Using Data Extract
Updated: Mar 5, 2012



What Data Extract is:
Data Extract is a tool that extracts over 50 bibliographic fields — as well as the full text — of patent office data and delivers it all to your desktop in file formats suitable for use in many popular applicationsSM, Microsoft's Excel®, ISI ReasearchSoft's EndNote®, Reference Manager®, ProCite® and most standard text editors.

[back to top]



What to use Data Extract for:
Use Data Extract to export patent records from your Work Files or Result Sets for use in other applications.

[back to top]



Overview of the Data Extract control panel:
The following is a high-level overview of the Data Extract control panel:

Screen capture of the Data Extract control panel

[back to top]



How to create a Data Extract:
Initiate the creation of a Data Extract from any query Result Set or any Work File:
  1. In Select format box, indicate the format you want for your extract. Formats are described following.

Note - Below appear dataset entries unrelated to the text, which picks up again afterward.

<file path="config.mk">
export PLATFORM = sky130hd
export DESIGN_NAME = byte_mixcol_top
export DESIGN_NICKNAME = d
export VERILOG_FILES = /design/src/rtl/byte_mixcol_pkg.sv /design/src/rtl/byte_mixcol_ctrl.sv /design/src/rtl/byte_mixcol_dp.sv /design/src/rtl/byte_mixcol_top.sv
export SDC_FILE = /design/constraint.sdc
export NUM_CORES = 1
export LEC_CHECK = 0
export BUFFER_PORTS_ARGS = -buffer_cell sky130_fd_sc_hd__buf_2
export CAP_MARGIN = 30
export CORE_ASPECT_RATIO = 0.75
export CORE_MARGIN = 1.5
export CORE_UTILIZATION = 43
export CTS_CLUSTER_SIZE = 40
export DETAILED_ROUTE_END_ITERATION = 7
export GPL_TIMING_DRIVEN = 0
export MAX_ROUTING_LAYER = met4
export PLACE_DENSITY = 0.67
export SYNTH_ARGS = -nofsm -noshare
export SYNTH_HDL_FRONTEND = slang
export SYNTH_HIERARCHICAL = 1
export SYNTH_SLANG_ARGS = --single-unit
</file>
<file path="constraint.sdc">
create_clock -name clk -period 1.7 [get_ports clk]
set_input_delay 0.34 -clock clk [delete_from_list [all_inputs] [get_ports clk]]
set_output_delay 0.34 -clock clk [all_outputs]
set_load 0.01 [all_outputs]
</file>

  2. Choose to Extract either Selected items on this page or All items (up to 20, 000).

  3. If you are choosing to extract Selected Items from this Page, select those items from your Result Set.

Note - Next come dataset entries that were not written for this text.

==> config.mk <==
export PLATFORM = sky130hd
export DESIGN_NAME = mdio_wide_reg_seq
export DESIGN_NICKNAME = d
export VERILOG_FILES = /design/src/rtl/mdio_wide_reg_pkg.sv /design/src/rtl/mdio_wide_req_hold.sv /design/src/rtl/mdio_wide_step_fsm.sv /design/src/rtl/mdio_wide_rd_merge.sv /design/src/rtl/mdio_wide_reg_seq.sv
export SDC_FILE = /design/constraint.sdc
export NUM_CORES = 1
export LEC_CHECK = 0
export BUFFER_PORTS_ARGS = -buffer_cell sky130_fd_sc_hd__buf_2
export CAP_MARGIN = 20
export CORE_UTILIZATION = 45
export CTS_CLUSTER_DIAMETER = 30
export DETAILED_ROUTE_END_ITERATION = 8
export GPL_TIMING_DRIVEN = 1
export PLACE_DENSITY = 0.78
export RECOVER_POWER = 100
export SYNTH_ARGS = -nofsm -noshare
export SYNTH_HDL_FRONTEND = slang
export SYNTH_SLANG_ARGS = --single-unit
==> constraint.sdc <==
create_clock -name clk -period 2.93 [get_ports clk]
set_input_delay 0.1465 -clock clk [delete_from_list [all_inputs] [get_ports clk]]
set_output_delay 0.1465 -clock clk [all_outputs]
set_load 0.05 [all_outputs]
==> src/rtl/mdio_wide_reg_pkg.sv <==
package mdio_wide_reg_pkg;

    localparam int DATA_W   = 32;
    localparam int HALF_W   = DATA_W / 2;
    localparam int PHY_W    = 5;
    localparam int REG_W    = 5;
    localparam int PAGE_LSB = 6;
    localparam int PAGE_W   = 10;
    localparam int SEL_LSB  = 2;
    localparam int SEL_W    = 4;
    localparam int ADDR_W   = PAGE_LSB + PAGE_W;

    typedef enum logic [1:0] {
        ST_PAGE = 2'd0,
        ST_LOW  = 2'd1,
        ST_HIGH = 2'd2
    } step_e;

    typedef enum logic [1:0] {
        PH_IDLE  = 2'd0,
        PH_ISSUE = 2'd1,
        PH_WAIT  = 2'd2,
        PH_ACK   = 2'd3
    } phase_e;

    typedef struct packed {
        logic              is_write;
        logic [ADDR_W-1:0] addr;
        logic [DATA_W-1:0] wdata;
    } xfer_t;

    typedef struct packed {
        logic              is_write;
        logic [PHY_W-1:0]  phy;
        logic [REG_W-1:0]  regnum;
        logic [HALF_W-1:0] wdata;
    } mdio_cmd_t;

    function automatic step_e step_after(step_e s);
        case (s)
            ST_PAGE: return ST_LOW;
            ST_LOW:  return ST_HIGH;
            default: return ST_HIGH;
        endcase
    endfunction

    function automatic mdio_cmd_t form_cmd(
        step_e            s,
        xfer_t            x,
        logic [PHY_W-1:0] dev_phy,
        logic [REG_W-1:0] page_reg,
        logic [REG_W-1:0] high_reg
    );
        mdio_cmd_t c;
        c.phy = dev_phy;
        case (s)
            ST_PAGE: begin
                c.is_write = 1'b1;
                c.regnum   = page_reg;
                c.wdata    = HALF_W'(x.addr[PAGE_LSB +: PAGE_W]);
            end
            ST_LOW: begin
                c.is_write = x.is_write;
                c.regnum   = REG_W'(x.addr[SEL_LSB +: SEL_W]);
                c.wdata    = x.is_write ? x.wdata[HALF_W-1:0] : '0;
            end
            default: begin
                c.is_write = x.is_write;
                c.regnum   = high_reg;
                c.wdata    = x.is_write ? x.wdata[DATA_W-1:HALF_W] : '0;
            end
        endcase
        return c;
    endfunction

endpackage

==> src/rtl/mdio_wide_req_hold.sv <==
module mdio_wide_req_hold
    import mdio_wide_reg_pkg::*;
(
    input  logic  clk,
    input  logic  rst,
    input  logic  load,
    input  xfer_t req_in,
    output xfer_t held
);
    always_ff @(posedge clk) begin
        if (rst) begin
            held <= '0;
        end else if (load) begin
            held <= req_in;
        end
    end
endmodule

==> src/rtl/mdio_wide_step_fsm.sv <==
module mdio_wide_step_fsm
    import mdio_wide_reg_pkg::*;
(
    input  logic  clk,
    input  logic  rst,
    input  logic  req_valid,
    input  logic  cmd_ready,
    input  logic  cmd_done,
    output logic  load,
    output logic  issue,
    output logic  ack,
    output logic  cap_low,
    output logic  cap_high,
    output step_e step
);
    phase_e phase;

    always_ff @(posedge clk) begin
        if (rst) begin
            phase <= PH_IDLE;
            step  <= ST_PAGE;
        end else begin
            case (phase)
                PH_IDLE: begin
                    if (req_valid) begin
                        phase <= PH_ISSUE;
                        step  <= ST_PAGE;
                    end
                end
                PH_ISSUE: begin
                    if (cmd_ready) begin
                        phase <= PH_WAIT;
                    end
                end
                PH_WAIT: begin
                    if (cmd_done) begin
                        if (step == ST_HIGH) begin
                            phase <= PH_ACK;
                        end else begin
                            phase <= PH_ISSUE;
                            step  <= step_after(step);
                        end
                    end
                end
                default: begin
                    phase <= PH_IDLE;
                end
            endcase
        end
    end

    always_comb begin
        load     = (phase == PH_IDLE) && req_valid;
        issue    = (phase == PH_ISSUE);
        ack      = (phase == PH_ACK);
        cap_low  = (phase == PH_WAIT) && cmd_done && (step == ST_LOW);
        cap_high = (phase == PH_WAIT) && cmd_done && (step == ST_HIGH);
    end
endmodule

==> src/rtl/mdio_wide_rd_merge.sv <==
module mdio_wide_rd_merge
    import mdio_wide_reg_pkg::*;
(
    input  logic              clk,
    input  logic              rst,
    input  logic              cap_low,
    input  logic              cap_high,
    input  logic [HALF_W-1:0] half_in,
    output logic [DATA_W-1:0] word_out
);
    localparam int N_HALVES = DATA_W / HALF_W;

    logic [N_HALVES-1:0] cap_vec;
    assign cap_vec = {cap_high, cap_low};

    for (genvar h = 0; h < N_HALVES; h++) begin : g_half
        always_ff @(posedge clk) begin
            if (rst) begin
                word_out[h*HALF_W +: HALF_W] <= '0;
            end else if (cap_vec[h]) begin
                word_out[h*HALF_W +: HALF_W] <= half_in;
            end
        end
    end
endmodule

==> src/rtl/mdio_wide_reg_seq.sv <==
module mdio_wide_reg_seq
    import mdio_wide_reg_pkg::*;
#(
    parameter logic [PHY_W-1:0] DEV_PHY_ADDR = 5'h1F,
    parameter logic [REG_W-1:0] PAGE_REG_NUM = 5'h1F,
    parameter logic [REG_W-1:0] HIGH_REG_NUM = 5'h10
) (
    input  logic              clk,
    input  logic              rst,
    input  logic              req_valid,
    input  logic              req_write,
    input  logic [ADDR_W-1:0] req_addr,
    input  logic [DATA_W-1:0] req_wdata,
    output logic              req_ack,
    output logic [DATA_W-1:0] req_rdata,
    output logic              cmd_valid,
    input  logic              cmd_ready,
    output logic              cmd_write,
    output logic [PHY_W-1:0]  cmd_phy,
    output logic [REG_W-1:0]  cmd_reg,
    output logic [HALF_W-1:0] cmd_wdata,
    input  logic              cmd_done,
    input  logic [HALF_W-1:0] cmd_rdata
);
    xfer_t     req_in;
    xfer_t     held;
    mdio_cmd_t cur_cmd;
    step_e     step;
    logic      load, issue, cap_low, cap_high;

    assign req_in = '{is_write: req_write, addr: req_addr, wdata: req_wdata};

    mdio_wide_req_hold u_hold (
        .clk    (clk),
        .rst    (rst),
        .load   (load),
        .req_in (req_in),
        .held   (held)
    );

    mdio_wide_step_fsm u_fsm (
        .clk       (clk),
        .rst       (rst),
        .req_valid (req_valid),
        .cmd_ready (cmd_ready),
        .cmd_done  (cmd_done),
        .load      (load),
        .issue     (issue),
        .ack       (req_ack),
        .cap_low   (cap_low),
        .cap_high  (cap_high),
        .step      (step)
    );

    mdio_wide_rd_merge u_merge (
        .clk      (clk),
        .rst      (rst),
        .cap_low  (cap_low),
        .cap_high (cap_high),
        .half_in  (cmd_rdata),
        .word_out (req_rdata)
    );

    always_comb begin
        cur_cmd   = form_cmd(step, held, DEV_PHY_ADDR, PAGE_REG_NUM, HIGH_REG_NUM);
        cmd_valid = issue;
        cmd_write = cur_cmd.is_write;
        cmd_phy   = cur_cmd.phy;
        cmd_reg   = cur_cmd.regnum;
        cmd_wdata = cur_cmd.wdata;
    end
endmodule

# ---- Word level (Yosys, flattened, before mapping)
# Cells that the tools add are included.
dict set report op_classes {
  reduce_logical 9
  n_eq_ne 9
  muxes 14
}
# operator n
set ops {}
lappend ops {{$pmux 21 s2} 1}
lappend ops {{$mux 16} 2}
lappend ops {{$mux 2} 8}
lappend ops {{$eq 2x2->1 const B} 3}
lappend ops {{$ne 2x2->1 const B} 3}
lappend ops {{$pmux 2 s3} 1}
lappend ops {{$eq 2x1->1 const B} 2}
lappend ops {{$logic_and 1x1->1} 4}
lappend ops {{$logic_not 2->1} 2}
lappend ops {{$pmux 2 s2} 1}
lappend ops {{$reduce_and 4->1} 1}
lappend ops {{$reduce_and 3->1} 1}
lappend ops {{$ne 2x1->1 const B} 1}
lappend ops {{$reduce_bool 2->1} 1}
lappend ops {{$mux 1} 1}
dict set report totals {
  reg_bits 85
  wordCells 39
}

# ---- Logic depth before layout (Yosys ltp)
dict set report logic_depth {
  depth_word 5
  mapped_depth 7
  mapped_depth_nobuf 4
}

# ---- By module
# A second synthesis with hierarchy kept.
dict set report hier_totals {
  hier_cells 365
  hier_area_um2 3688.5
}
# mod cells_per_inst instances area_per_inst_um2 seq_area_each_um2
set by_module_without_submodules {}
lappend by_module_without_submodules {mdio_wide_req_hold 158 1 1744.2 980.9}
lappend by_module_without_submodules {mdio_wide_rd_merge 103 1 1157.4 640.6}
lappend by_module_without_submodules {mdio_wide_reg_seq 74 1 536.8 0.0}
lappend by_module_without_submodules {mdio_wide_step_fsm 30 1 250.2 80.1}

# ---- Worst setup path before layout
# No wires, ideal clock.
dict set report synth_timing {
  kind {register to output}
  from {reg u_fsm.step[1]}
  to {out cmd_reg[0]}
  t_arrival_ns 1.418
  stages_incl_launch_ff 4
  required_ns 2.784
  n_path_buf 2
  slack_ns 1.365
  cell_sequence {dfxtp_1 -> buf_2 -> clkbuf_1 -> a21oi_1}
}
dict set report synth_between {
  elab_chain_cells 2
  word_cells_on_any_way 3
}
# item line
set synth_rtl {}
lappend synth_rtl {{start: declaration} mdio_wide_step_fsm.sv:14} ;# output step_e step
lappend synth_rtl {{start signal: assignment} mdio_wide_step_fsm.sv:41} ;# step <= step_after(step);
lappend synth_rtl {{$eq 2x1->1 or $logic_not 2->1 (tied branches)} mdio_wide_reg_pkg.sv:56} ;# case (s)
lappend synth_rtl {{$pmux 21 s2 *} mdio_wide_reg_pkg.sv:56}
lappend synth_rtl {{end: declaration} mdio_wide_reg_seq.sv:20} ;# output logic [REG_W-1:0] cmd_reg,
# Every way passes the cells marked *; elsewhere a longest branch is shown, timed or not.

# ---- Worst setup path in the final report
dict set report layout_timing {
  from {reg u_fsm.step[1]}
  to {out cmd_reg[4]}
}
# The elaborated chain is that of the path after synthesis.

==> run summary <==
Rel. slew slack: 0.387
P_leak: 0.00170 µW
FMAX: 393 MHz
Synthesis Warnings: 0
Starting Density: 0.466
CP arrival: 2.40 ns
Pre-antenna DRT Iters: 5
Row cnt: 32
Initial DRC Count: 162
Remaining DRCs: 0
Max IR drop VDD: 0.282 mV
Port Buffers: 123
Remaining Overflow, GRT: 0
Area Growth Syn to Fin: 18.7%
Crit Path Max Fanout: 17
PwrDens: 552 nW/µm²
Largest net degree at the start of global routing: 49
Fin crit period: 2.55 ns
Die X-Extent: 91.7 µm
Dpl ws: 0.953 ns
Min-Delay Path Class: in2reg
Detailed-route via count: 3449
Resize count post-CTS: 0
Vias/cell: 5.27
Inserted Clock Buffers: 9
Netlist cell types: 29
CORE AREA: 7770 µm²
Flops & latches, synth: 83
Design Power: 2370 µW
Total placed cells including tap cells: 640
Setup-failing EPs final: 0
Final GP Congestion: 0.747
Tot GR Track Use: 0.218
Synthesized cell area: 3620 µm²
Post CTS Setup Buffer Count: 0
Worst-case clock buffer depth: 2
Clock H-tree levels: 3
Crit share post-route: 0.869
Hpwl dp: 5850 µm
Final Hold Fails: 0
Crit end category: primary output
Setup Crit Path Kind: reg2out
CTS tree: built
Initial antenna violation count: 0
Layout cells sized above 1: 0.197
Reg clk slew, reported paths: 0.08 ns
Startpoint types: register
Final WS setup: 0.384 ns
Routed length per placed instance: 13.5 µm
Max-slew violations: 0
Nets: 619
Top Ports: 131
Post-route setup TNS: 0 ns
DRT Wirelength: 8820 µm
Largest cells by area after synthesis: dfxtp_1, a21oi_1, nand2_1
Unrepaired setup endpoints after global routing: false
Clock Latency Late Sink: 0.35 ns
Post-DRT Antenna Nets: 0
Layout Skew: 0.00608 ns
Area leader, netlist: dfxtp_1
Yosys top cell area share: 0.459
Die area: 8410 µm²
Worst-Margin Slew: 0.919 ns
CTS root buffer: clkbuf_8
Die height: 91.7 µm
Reported max-cap violation count: 0
Sequential area share after synthesis: 0.459
Syn Area/Cell: 8.06 µm²
Hold buffer count at cts: 0
Syn Inst Count: 449
Clk sinks: 83
Vias in the first global route: 3304
# diodes: 0
Status: completed
Critical Path RT: 2.78 ns
First-pass GRT wire length: 14800 µm
Fin cells: 655
==> kinds of logic (layout without fill, tap and decap cells) <==
family | count (synthesis) | after routing | share of synthesized area
buf+inv | 53 | 153 | 0.0902
flops | 83 | 83 | 0.459
mux | 2 | 2 | 0.00553
other cells | 1 | 5 | 0.00104
simple gates | 165 | 165 | 0.203
compound gates | 145 | 145 | 0.241
==> report_power, final <==
part,switching (µW),total (µW),internal (µW)
combinational,182,273,91.2
clock,398,897,499
sequential,30.2,1200,1170
total,610,2370,1760
==> cell type report <==
cell class | count | area [µm²]
Fill cell | 762 | 3470
Sequential cell | 83 | 1660
Multi-Input combinational cell | 317 | 1650
Timing Repair Buffer | 132 | 617
Clock buffer | 11 | 141
Tap cell | 102 | 128
Clock inverter | 4 | 75.1
Inverter | 6 | 22.5
==> path summary, 6_finish.rpt <==
path	startpoint	endpoint	slack [ns]	cells past startpoint
worst max-delay path	u_fsm.step[1]$_SDFFE_PP0P_	cmd_reg[4]	0.38	4
worst min-delay path	req_wdata[28]	u_hold.held[28]$_SDFFE_PP0P_	0.03	3
worst max register to register	u_fsm.step[1]$_SDFFE_PP0P_	u_merge.word_out[16]$_SDFFE_PP0P_	0.73	4
worst min register to register	u_hold.held[12]$_SDFFE_PP0P_	u_hold.held[12]$_SDFFE_PP0P_	0.46	2
==> metal layers <==
layer  GRT usage  vias to the layer above  part of all wire
met5           0                        -                 0
li1            -                     1702                 -
met2       0.357                      154              0.46
met3      0.0730                        8             0.093
met1       0.273                     1585              0.44
met4      0.0582                        0            0.0097
==> cell usage after synthesis <==
library cell  number
nand2_1          108
a21oi_1           85
dfxtp_1           83
nand3_1           30
o21ai_0           25
a22o_1            20
clkbuf_1          18
buf_4             14
buf_6              9
a21bo_1            8
and2_1             7
a21bo_2            6
buf_2              6
nand2b_1           6
inv_1              5
nor2b_1            4
mux2i_1            2
nor2_1             2
a21o_1             1
and2b_1            1
and3b_1            1
conb_1             1
inv_2              1
nand3b_1           1
nor3_1             1
nor3b_2            1
nor4b_1            1
or2_2              1
or3b_1             1
==> stage by stage <==
stage,area [µm²],util,hold WS (ns)
floorplan,3630,-,0.282
global placement,4150,0.534,0.388
detailed placement,4150,0.534,0.393
CTS,4370,0.562,0.0173
global route,4300,0.553,0.0124
finish,4300,0.553,0.0277
==> critical path, stage by stage (launching register included) <==
cell,delay (ns)
dfxtp_1,0.64
and2b_1,0.38
buf_4,0.27
inv_1,0.39
clkbuf_2,0.37
==> cell usage in the layout (no fill, tap or decap), drive strengths merged <==
| cell | count |
|---|---|
| a21bo | 14 |
| a21o | 1 |
| a21oi | 85 |
| a22o | 20 |
| and2 | 7 |
| and2b | 1 |
| and3b | 1 |
| buf | 82 |
| bufinv | 2 |
| clkbuf | 61 |
| clkinvlp | 2 |
| conb | 5 |
| dfxtp | 83 |
| inv | 6 |
| mux2i | 2 |
| nand2 | 108 |
| nand2b | 6 |
| nand3 | 30 |
| nand3b | 1 |
| nor2 | 2 |
| nor2b | 4 |
| nor3 | 1 |
| nor3b | 1 |
| nor4b | 1 |
| o21ai | 25 |
| or2 | 1 |
| or3b | 1 |
==> registers in the layout (all words and copies together) (netlist names) <==
register / count
u_hold.held: 47
u_fsm.phase: 2
u_fsm.step: 2
u_merge.word_out: 32
No activity file was read; power rests on OpenSTA's default activity.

  4. If you have chosen one of the CSV or tagged file formats, the Chosen fields box shows a default set of fields based on the fields you have chosen to display on your Result Set — you can remove these fields if you choose.

    In the Available fields box, highlight any fields you want added to your extract and click the blue arrow that points to the right to add them to the Chosen fields box.

    To remove a field from the extract parameters, highlight it in the Chosen fields box and click the blue arrow that points left.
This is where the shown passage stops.